First time using a forum here so please bare with me. Just a small bit of background first.
I am currently 35yrs of age and still in the throws of side effects, complications, surgeries etc. Especially 4 years post diagnosis.
I was diagnosed with left breast cancer in March 2014. Unfortunately this was just 3 weeks after my mum passed away from secondary cancer. I started immediate chemo. Double mastectomy was delayed by 6 months due to bi-lateral near fatal PE’s. Whilst waiting for surgery, I tested positive for the BRCA 2 gene mutation hence the decision to have the double mastectomy.
I had a lot of discussions with different doctors on whether I should have my ovaries removed at such a young age to prevent ovarian cancer. All of my mums sisters and first cousins had had cancer at this stage, I was first in the family to be diagnosed so young. My oncologist advised against it for a number of reasons, 1. I had not yet had children, 2. The younger you are, the more horrific the menopause symptoms are, particularly as you don’t enter menopause naturally. We tried to compromise around age. He said 40 was best but at a push he would agree to 35.
Post chemo, double mastectomy, radiation therapy I was put on tamoxifen. I received pelvic ultrasounds every 3 months to monitor my ovaries. This scans kept showing a thickening in the lining of my womb and on a few occasions it showed blood and free fluid. I was actually diagnosed with ovarian cancer at one stage to be told three days later it was a wrong diagnosis. Each time I had to travel to another hospital to have further investigations. We came to the realisation that it was most likely the tamoxifen causing the thickening of the womb. However there was still a real concern there that it could turn more sinister. Especially after I had a large benign tumour removed from my pancreas (another risk of BRCA 2).
To cut a very very long story short, at age 34, I had my ovaries removed in November 2017. Just two days post surgery I felt like I had been hit by a train and thrown into a lake of sweat. Every day has been an absolute nightmare and really makes me ponder if I am able to keep going. I met with a new oncologist 2 months after my ovarian-surgery(my other one had since retired). The oncologist took me off tamoxifen and put me on Letrozole stating that the removal of the ovaries meant I didn’t need tamoxifen anymore. I asked her what could I take that would help these debilitating symptoms the menopause was throwing my way. She advised me that all that was safe to take was evening primrose oil. When I asked how long would it take before it started working, she said 3 months. I just broke down there and then, too tired of being too strong for too long. I had had a discussion about my symptoms with my GP the week before and I understood at that time that it was not safe to have HRT so I didn’t even broach the subject. She decided to phone my GP and together they both came up with a tablet named Dixarit. I think it is primarily used for migraine but does something with the blood to lessen hot flushes. Anyways, just 3 weeks after starting Dixarit I noticed a slight decrease on the severity of the hot flushes. But it did not reduce the frequency etc.

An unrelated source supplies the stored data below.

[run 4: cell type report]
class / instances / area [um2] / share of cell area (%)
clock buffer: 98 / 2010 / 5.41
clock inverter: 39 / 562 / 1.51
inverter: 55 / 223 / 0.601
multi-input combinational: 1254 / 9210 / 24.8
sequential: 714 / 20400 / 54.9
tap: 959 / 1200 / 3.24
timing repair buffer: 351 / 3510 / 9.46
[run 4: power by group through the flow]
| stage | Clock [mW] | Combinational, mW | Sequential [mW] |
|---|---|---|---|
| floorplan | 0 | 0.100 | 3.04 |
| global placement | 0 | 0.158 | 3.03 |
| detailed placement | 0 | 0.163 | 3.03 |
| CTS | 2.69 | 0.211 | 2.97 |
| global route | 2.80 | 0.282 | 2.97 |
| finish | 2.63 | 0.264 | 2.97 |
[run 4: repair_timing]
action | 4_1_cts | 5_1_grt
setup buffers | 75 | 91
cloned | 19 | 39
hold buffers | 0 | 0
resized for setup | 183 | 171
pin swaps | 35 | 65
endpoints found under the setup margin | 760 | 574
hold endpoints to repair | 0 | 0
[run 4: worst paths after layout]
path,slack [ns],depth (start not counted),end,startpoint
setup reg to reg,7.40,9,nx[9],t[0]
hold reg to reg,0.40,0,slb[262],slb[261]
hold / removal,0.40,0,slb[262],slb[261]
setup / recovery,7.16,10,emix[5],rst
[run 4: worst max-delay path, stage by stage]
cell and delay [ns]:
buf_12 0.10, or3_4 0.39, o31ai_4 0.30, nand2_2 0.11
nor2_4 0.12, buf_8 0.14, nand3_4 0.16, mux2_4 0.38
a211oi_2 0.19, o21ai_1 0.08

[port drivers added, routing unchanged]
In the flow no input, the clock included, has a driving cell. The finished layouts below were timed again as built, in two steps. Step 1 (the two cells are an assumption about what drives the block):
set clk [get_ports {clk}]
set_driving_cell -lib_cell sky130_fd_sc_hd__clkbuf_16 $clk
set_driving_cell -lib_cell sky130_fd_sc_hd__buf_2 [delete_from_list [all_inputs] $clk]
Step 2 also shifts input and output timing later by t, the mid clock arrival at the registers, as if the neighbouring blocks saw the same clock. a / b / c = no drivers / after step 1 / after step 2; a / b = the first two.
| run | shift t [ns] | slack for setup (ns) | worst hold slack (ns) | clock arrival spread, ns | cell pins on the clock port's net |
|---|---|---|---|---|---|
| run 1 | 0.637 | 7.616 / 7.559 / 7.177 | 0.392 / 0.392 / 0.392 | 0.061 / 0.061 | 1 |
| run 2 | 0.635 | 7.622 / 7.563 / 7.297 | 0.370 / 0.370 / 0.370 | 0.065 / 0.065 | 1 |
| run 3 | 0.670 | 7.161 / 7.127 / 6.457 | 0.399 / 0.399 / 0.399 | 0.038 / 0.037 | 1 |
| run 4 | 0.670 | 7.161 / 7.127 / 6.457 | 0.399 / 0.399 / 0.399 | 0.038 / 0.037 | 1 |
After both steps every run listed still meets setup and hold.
This is an optimization exercise on Yosys and OpenROAD, whose aim is small area, not a production implementation.
In this exercise RTL edits were held to simulation tests only and were not proved equivalent to the original.
In runs 2 to 5 the design's own scripts or RTL, not TritonCTS, make the clock network.
The flow treats the clock pin as an ideal source. Dropping or thinning the clock tree relies on that and would not hold on a real chip.
Power figures rest on the tool's default switching activity, not on a simulated workload.

**flow/flow/resynth.tcl**
```tcl
# Re-map the combinational logic of the standard synthesis netlist for area.
# Sequential cells are kept as instances, with their names.
yosys -import
set lib $::env(FLOW_HOME)/platforms/sky130hd/lib/sky130_fd_sc_hd__tt_025C_1v80.lib
# the platform's don't-use cells (probe and lpflow cells)
set fh [open $::env(FLOW_HOME)/platforms/sky130hd/config.mk r]
set cfg [read $fh]
close $fh
set dont_use {}
foreach c [lsort -unique [regexp -all -inline {sky130_fd_sc_hd__(?:probe|probec|lpflow)_[a-z0-9_]+} $cfg]] {
  lappend dont_use -dont_use $c
}

read_liberty -ignore_miss_func $lib
read_verilog std_netlist.v
hierarchy -top zcpd_core
setattr -mod -set keep_hierarchy 1 sky130_fd_sc_hd__df* sky130_fd_sc_hd__edf* sky130_fd_sc_hd__sdf* sky130_fd_sc_hd__dl*
flatten
hierarchy -top zcpd_core
blackbox sky130_fd_sc_hd__df* sky130_fd_sc_hd__edf* sky130_fd_sc_hd__sdf* sky130_fd_sc_hd__dl*
opt -full
abc -liberty $lib {*}$dont_use -script resynth.abc
opt_clean -purge
setundef -zero
splitnets
opt_clean -purge
hilomap -singleton -hicell sky130_fd_sc_hd__conb_1 HI -locell sky130_fd_sc_hd__conb_1 LO
insbuf -buf sky130_fd_sc_hd__buf_4 A X
opt_clean -purge
tee -o resynth_stat.txt stat -liberty $lib
write_verilog -noattr -nohex -nodec resynth_netlist.v
```
**flow/flow/cts_args.txt**
```
-sink_clustering_enable -repair_clock_nets -dont_use_dummy_load -buf_list sky130_fd_sc_hd__clkbuf_8 -root_buf sky130_fd_sc_hd__clkbuf_8 -sink_clustering_size 30 -sink_clustering_max_diameter 120
```
**flow/flow/run.sh**
```bash
#!/bin/bash
# Layout flow: the standard synthesis, then a stronger area-oriented
# re-mapping of its combinational logic (every register instance of the
# standard synthesis is kept as is, and the result is checked equivalent),
# then the standard ORFS flow from the floorplan on, with port buffers of the
# smallest buffer cell and a clock tree of the buffers and clustering given in
# cts_args.txt, without dummy loads.
set -uo pipefail
HERE=$(pwd)
RES=$HERE/orfs/results/$FLOW_PLATFORM/zcpd_core/base
ROUNDS=${ROUNDS:-3}
DS_T=${DS_T:-120}
SEEDS="0 1 2 3"

bash standard.sh synth > synth_std.log 2>&1 || { echo "standard synth failed"; exit 1; }
cp $RES/1_2_yosys.v $HERE/std_netlist.v

regs() { grep -E "^\s*sky130_fd_sc_hd__(df|edf|sdf|dl)[a-z0-9_]* " "$1" | sed 's/(.*//; s/ *$//' | sort; }
area() { grep "Chip area" "$1" | awk '{print $NF}'; }
regs $HERE/std_netlist.v > regs_std.txt

# Re-mapping: ROUNDS rounds of ABC deepsyn with several seeds in parallel,
# each round starting from the smallest netlist so far.
best=$HERE/std_netlist.v
best_area=1e12
for r in $(seq 1 $ROUNDS); do
  for s in $SEEDS; do
    d=$HERE/resynth_r${r}_s${s}
    mkdir -p $d
    cp $best $d/std_netlist.v
    printf "strash\n&get -n\n&deepsyn -T $DS_T -S $s\n&dch -f\n&nf -a\n&put\n" > $d/resynth.abc
    (cd $d && yosys -c $HERE/flow/resynth.tcl > resynth.log 2>&1) &
  done
  wait
  for s in $SEEDS; do
    d=$HERE/resynth_r${r}_s${s}
    [[ -s $d/resynth_netlist.v && -s $d/resynth_stat.txt ]] || continue
    regs $d/resynth_netlist.v > $d/regs.txt
    cmp -s regs_std.txt $d/regs.txt || continue
    a=$(area $d/resynth_stat.txt)
    echo "round $r seed $s: area $a" | tee -a resynth_rounds.log
    if python3 -c "import sys; sys.exit(0 if float('$a') < float('$best_area') else 1)"; then
      best=$d/resynth_netlist.v; best_area=$a
    fi
  done
done
rm -f $HERE/resynth_r*/std_netlist.v

ok=0
if [[ $best != $HERE/std_netlist.v && $(wc -l < regs_std.txt) -gt 0 ]]; then
  cp $best $HERE/resynth_netlist.v
  # equivalence of the re-mapped netlist with the standard one
  yosys -c $HERE/flow/equiv.tcl > equiv.log 2>&1 && ok=1
fi
if [[ $ok == 1 ]]; then
  echo "using re-mapped netlist $best (area $best_area)" | tee flow_choice.log
  cp $HERE/resynth_netlist.v $RES/1_2_yosys.v
  rm -f $RES/1_synth.odb $RES/1_synth.sdc
else
  echo "re-mapping rejected, using the standard netlist" | tee flow_choice.log
fi

CTS_ARGS="$(cat $HERE/flow/cts_args.txt)"
echo "CTS_ARGS: $CTS_ARGS"
bash standard.sh BUFFER_PORTS_ARGS="-buffer_cell sky130_fd_sc_hd__buf_1" \
  CTS_ARGS="$CTS_ARGS" finish > layout.log 2>&1
status=$?
tail -20 layout.log
exit $status
```
**flow/standard.sh**
```bash
#!/bin/bash
# synth_recipe.tcl (not shown) runs the flow's synth.tcl, then flattens the netlist and writes it again
# the make line also repeats each setting of config.mk as NAME=value (left out here)
make -C /OpenROAD-flow-scripts/flow DESIGN_CONFIG=/design/flow/config.mk WORK_HOME=/design/flow/orfs CLKGATE_MAP_FILE= SYNTH_SCRIPT=/design/flow/synth_recipe.tcl "${@:-finish}"
```
**flow/config.mk**
```make
export PLATFORM = sky130hd
export DESIGN_NAME = zcpd_core
export DESIGN_NICKNAME = zcpd_core
export VERILOG_FILES = /design/flow/design.v
export SDC_FILE = /design/flow/constraint.sdc
export NUM_CORES = 4
export LEC_CHECK = 0
export CAP_MARGIN = 20
export CORE_MARGIN = 2
export CORE_UTILIZATION = 40
export GPL_TIMING_DRIVEN = 0
export PLACE_DENSITY = 0.6
export SLEW_MARGIN = 20
```
**flow/flow/equiv.tcl**
```tcl
# Prove the re-mapped netlist equivalent to the standard synthesis netlist.
yosys -import
set lib $::env(FLOW_HOME)/platforms/sky130hd/lib/sky130_fd_sc_hd__tt_025C_1v80.lib
read_liberty -ignore_miss_func $lib
read_verilog std_netlist.v
yosys rename zcpd_core gold
read_verilog resynth_netlist.v
yosys rename zcpd_core gate
yosys flatten gold gate
equiv_make gold gate eq
hierarchy -top eq
equiv_simple -seq 2
equiv_induct
equiv_status -assert
```
**flow/constraint.sdc**
```tcl
create_clock -name core_clock -period 25.0 [get_ports {clk}]
set_input_delay 5.0000 -clock core_clock [delete_from_list [all_inputs] [get_ports {clk}]]
set_output_delay 5.0000 -clock core_clock [all_outputs]
set_load 0.01 [all_outputs]
```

The letrozole has since caused the severe pain and swelling in almost every joint in my body. My hands, my fingers, my thumbs, my hips, my knees, my ankles and every single bone in my feet. Getting up out of bed every morning is a real real challenge. I have been discussing this with my oncology nurse over the past couple of months. We were suspicious it was the Letrozole causing this and she decided it was time for me to see the oncologist again. But this time she told me my original oncologist was back doing locum for a couple of months and would I like to see him? I thought ‘hell yeah, this man saved my life’.
It was the best day of my life in years!! The oncologist was able to tell me that the swelling and pain is a condition called Tenosynovitis. I had already stopped taking the Letrozole 6 weeks prior to this appointment, the symptoms had not yet lessened because I had not had any treatment. He has put me on a one month course of steroids and oh my god, 3 days in, my ankles have a normal size again and I can actually stand without holding onto things. My little doggies wag their tails and run to the door because they’re able to go for a walk again for the first time in months.
So during the consult with my original oncologist, he told me that I could in fact have HRT now because all my risks have been taken away. And if I really wanted it, he would prescribe it. I have no breasts and no ovaries so he more or less said the cancer cannot come back there. I asked about my pancreas and he advised that it was not driven my oestrogen and I was not at risk by taking HRT.
I am pondering why the new oncologist did not suggest this the day I broke down in her office. I was an absolute mess.
I have yet to make a decision yet on the information I have been given. Has anyone here had any experience with BRCA genes, menopause and HRT? anyone taken HRT surrounding similar circumstances and had an improved quality of life?